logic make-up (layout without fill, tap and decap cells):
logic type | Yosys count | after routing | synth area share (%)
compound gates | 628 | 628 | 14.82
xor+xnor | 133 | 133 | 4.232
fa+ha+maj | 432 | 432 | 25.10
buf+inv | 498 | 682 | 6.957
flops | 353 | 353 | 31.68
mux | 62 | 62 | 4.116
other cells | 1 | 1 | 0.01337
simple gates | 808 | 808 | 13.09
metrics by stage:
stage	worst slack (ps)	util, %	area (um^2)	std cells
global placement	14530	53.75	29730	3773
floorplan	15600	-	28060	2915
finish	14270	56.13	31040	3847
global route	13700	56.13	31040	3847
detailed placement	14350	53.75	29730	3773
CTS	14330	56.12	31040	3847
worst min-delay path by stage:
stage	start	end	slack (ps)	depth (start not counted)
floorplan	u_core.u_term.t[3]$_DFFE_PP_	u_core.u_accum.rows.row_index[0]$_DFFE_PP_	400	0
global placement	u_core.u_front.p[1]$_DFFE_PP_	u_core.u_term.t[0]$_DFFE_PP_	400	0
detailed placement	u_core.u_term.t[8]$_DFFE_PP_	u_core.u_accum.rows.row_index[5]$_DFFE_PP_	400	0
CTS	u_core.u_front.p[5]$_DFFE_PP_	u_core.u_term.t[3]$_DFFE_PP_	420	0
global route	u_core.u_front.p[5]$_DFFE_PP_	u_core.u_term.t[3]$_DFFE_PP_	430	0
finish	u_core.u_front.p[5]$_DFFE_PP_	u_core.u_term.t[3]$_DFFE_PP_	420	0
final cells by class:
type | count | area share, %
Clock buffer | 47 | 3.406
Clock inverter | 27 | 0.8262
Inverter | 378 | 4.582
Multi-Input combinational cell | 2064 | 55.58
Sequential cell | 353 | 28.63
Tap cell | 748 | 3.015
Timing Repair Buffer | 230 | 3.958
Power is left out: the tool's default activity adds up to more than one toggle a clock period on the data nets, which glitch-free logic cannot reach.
...
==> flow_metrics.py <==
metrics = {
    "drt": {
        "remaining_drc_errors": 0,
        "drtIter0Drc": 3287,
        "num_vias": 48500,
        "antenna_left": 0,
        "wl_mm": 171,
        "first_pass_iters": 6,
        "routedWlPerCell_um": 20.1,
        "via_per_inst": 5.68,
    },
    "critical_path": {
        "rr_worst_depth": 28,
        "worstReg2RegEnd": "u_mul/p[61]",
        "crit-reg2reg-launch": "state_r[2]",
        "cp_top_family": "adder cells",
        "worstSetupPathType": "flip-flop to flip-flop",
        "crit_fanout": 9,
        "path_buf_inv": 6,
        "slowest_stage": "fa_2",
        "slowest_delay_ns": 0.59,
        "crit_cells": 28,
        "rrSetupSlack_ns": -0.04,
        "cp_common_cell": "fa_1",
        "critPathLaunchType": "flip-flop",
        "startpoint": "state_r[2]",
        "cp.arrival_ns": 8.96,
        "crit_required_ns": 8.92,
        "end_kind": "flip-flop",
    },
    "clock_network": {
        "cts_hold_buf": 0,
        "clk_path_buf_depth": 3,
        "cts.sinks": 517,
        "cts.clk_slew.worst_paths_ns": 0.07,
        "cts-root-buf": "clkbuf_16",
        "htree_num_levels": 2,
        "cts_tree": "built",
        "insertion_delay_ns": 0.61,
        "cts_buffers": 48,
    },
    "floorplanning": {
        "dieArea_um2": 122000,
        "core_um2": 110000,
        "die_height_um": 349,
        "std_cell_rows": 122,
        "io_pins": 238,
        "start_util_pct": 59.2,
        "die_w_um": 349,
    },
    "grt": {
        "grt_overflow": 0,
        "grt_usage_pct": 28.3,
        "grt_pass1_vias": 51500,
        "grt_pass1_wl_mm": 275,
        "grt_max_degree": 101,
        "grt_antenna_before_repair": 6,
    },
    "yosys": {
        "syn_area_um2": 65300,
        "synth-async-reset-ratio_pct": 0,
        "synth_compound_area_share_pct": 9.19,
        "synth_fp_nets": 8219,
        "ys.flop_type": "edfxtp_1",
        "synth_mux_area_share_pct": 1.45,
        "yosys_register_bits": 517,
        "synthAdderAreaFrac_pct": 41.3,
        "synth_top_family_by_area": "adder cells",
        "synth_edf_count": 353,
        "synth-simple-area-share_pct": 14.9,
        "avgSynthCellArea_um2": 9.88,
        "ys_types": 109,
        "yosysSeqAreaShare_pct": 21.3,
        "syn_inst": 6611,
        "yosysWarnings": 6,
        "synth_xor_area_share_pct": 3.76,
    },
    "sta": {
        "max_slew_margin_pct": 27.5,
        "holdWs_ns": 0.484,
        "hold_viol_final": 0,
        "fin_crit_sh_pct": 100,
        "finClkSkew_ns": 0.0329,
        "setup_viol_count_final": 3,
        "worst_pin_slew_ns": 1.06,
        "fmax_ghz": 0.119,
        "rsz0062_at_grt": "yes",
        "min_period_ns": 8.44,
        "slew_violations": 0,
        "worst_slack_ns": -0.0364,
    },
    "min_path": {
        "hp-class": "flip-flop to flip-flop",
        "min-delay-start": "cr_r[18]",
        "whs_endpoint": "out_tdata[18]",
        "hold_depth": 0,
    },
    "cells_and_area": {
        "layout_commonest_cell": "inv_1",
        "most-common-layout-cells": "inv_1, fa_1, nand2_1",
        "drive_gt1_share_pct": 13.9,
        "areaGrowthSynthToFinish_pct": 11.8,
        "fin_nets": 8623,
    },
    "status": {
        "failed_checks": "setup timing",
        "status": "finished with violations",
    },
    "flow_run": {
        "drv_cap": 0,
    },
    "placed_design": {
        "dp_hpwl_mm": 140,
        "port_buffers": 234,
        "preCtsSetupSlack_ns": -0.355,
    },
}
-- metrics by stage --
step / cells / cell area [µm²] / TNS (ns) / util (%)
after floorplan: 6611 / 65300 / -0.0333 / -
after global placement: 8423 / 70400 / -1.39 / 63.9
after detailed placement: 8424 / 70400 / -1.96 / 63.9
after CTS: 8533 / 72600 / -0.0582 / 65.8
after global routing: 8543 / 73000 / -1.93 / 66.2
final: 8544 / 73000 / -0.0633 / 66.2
---
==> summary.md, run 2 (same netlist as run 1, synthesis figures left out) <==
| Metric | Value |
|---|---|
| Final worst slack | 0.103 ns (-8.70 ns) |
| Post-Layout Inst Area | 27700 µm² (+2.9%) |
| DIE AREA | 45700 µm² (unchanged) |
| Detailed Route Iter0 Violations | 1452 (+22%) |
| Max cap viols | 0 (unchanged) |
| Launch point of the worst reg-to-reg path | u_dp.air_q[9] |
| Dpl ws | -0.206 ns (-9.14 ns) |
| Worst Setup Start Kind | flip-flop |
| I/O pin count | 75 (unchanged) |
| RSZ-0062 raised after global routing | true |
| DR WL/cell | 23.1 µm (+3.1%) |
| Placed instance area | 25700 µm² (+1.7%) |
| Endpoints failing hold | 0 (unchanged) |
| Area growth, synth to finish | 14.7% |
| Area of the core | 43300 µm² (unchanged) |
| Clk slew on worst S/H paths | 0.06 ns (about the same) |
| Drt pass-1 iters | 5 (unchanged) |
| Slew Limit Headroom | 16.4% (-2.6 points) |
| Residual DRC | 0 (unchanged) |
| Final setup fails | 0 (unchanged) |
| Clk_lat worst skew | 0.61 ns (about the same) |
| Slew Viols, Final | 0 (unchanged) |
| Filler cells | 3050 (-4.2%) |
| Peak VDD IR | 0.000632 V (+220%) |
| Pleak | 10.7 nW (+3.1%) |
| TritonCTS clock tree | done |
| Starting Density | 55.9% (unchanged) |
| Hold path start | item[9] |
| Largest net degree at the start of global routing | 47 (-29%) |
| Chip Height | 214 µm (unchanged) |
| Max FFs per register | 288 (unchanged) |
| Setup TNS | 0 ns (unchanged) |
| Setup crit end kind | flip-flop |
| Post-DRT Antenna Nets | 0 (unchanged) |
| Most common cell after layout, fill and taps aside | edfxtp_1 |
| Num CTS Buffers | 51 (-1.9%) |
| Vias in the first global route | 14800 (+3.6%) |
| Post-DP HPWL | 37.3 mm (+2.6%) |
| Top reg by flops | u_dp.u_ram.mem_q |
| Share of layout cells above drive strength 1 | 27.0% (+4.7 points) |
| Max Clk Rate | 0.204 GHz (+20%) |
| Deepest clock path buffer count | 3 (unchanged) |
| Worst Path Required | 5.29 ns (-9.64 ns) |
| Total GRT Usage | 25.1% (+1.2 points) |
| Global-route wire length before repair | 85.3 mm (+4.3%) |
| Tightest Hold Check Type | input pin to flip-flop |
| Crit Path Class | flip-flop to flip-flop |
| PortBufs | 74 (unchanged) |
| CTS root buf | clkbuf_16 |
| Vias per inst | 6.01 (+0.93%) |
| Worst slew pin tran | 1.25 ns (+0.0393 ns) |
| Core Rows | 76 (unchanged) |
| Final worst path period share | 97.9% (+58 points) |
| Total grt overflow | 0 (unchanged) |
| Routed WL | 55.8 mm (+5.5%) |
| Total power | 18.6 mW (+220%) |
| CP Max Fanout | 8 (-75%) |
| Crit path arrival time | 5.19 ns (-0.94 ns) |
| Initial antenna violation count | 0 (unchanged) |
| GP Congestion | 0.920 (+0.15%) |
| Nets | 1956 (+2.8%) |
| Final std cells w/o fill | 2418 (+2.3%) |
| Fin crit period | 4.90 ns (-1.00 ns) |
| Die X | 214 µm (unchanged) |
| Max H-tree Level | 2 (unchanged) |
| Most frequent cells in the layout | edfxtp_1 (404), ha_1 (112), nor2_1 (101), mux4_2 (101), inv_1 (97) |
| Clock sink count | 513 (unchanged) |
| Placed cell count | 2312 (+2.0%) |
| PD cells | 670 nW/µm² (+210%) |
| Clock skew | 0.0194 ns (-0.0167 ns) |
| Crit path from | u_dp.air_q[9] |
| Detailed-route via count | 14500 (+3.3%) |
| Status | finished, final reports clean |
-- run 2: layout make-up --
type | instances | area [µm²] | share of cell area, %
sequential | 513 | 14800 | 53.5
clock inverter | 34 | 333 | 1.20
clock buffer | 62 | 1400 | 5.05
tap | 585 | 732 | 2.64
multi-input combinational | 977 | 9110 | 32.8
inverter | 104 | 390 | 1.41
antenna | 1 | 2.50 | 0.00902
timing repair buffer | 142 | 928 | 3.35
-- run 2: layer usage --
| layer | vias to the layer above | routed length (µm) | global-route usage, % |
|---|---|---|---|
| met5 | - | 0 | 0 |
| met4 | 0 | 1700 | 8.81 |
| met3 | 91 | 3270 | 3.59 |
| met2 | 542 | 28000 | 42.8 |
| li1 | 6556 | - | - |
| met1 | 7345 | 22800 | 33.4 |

**Problem**
All lines above between those holding "compound gates | 628 | 628 | 14.82" and "(start not counted)", inclusive, must be set down unchanged, and no other line may be included.

**Task output**
compound gates | 628 | 628 | 14.82
xor+xnor | 133 | 133 | 4.232
fa+ha+maj | 432 | 432 | 25.10
buf+inv | 498 | 682 | 6.957
flops | 353 | 353 | 31.68
mux | 62 | 62 | 4.116
other cells | 1 | 1 | 0.01337
simple gates | 808 | 808 | 13.09
metrics by stage:
stage	worst slack (ps)	util, %	area (um^2)	std cells
global placement	14530	53.75	29730	3773
floorplan	15600	-	28060	2915
finish	14270	56.13	31040	3847
global route	13700	56.13	31040	3847
detailed placement	14350	53.75	29730	3773
CTS	14330	56.12	31040	3847
worst min-delay path by stage:
stage	start	end	slack (ps)	depth (start not counted)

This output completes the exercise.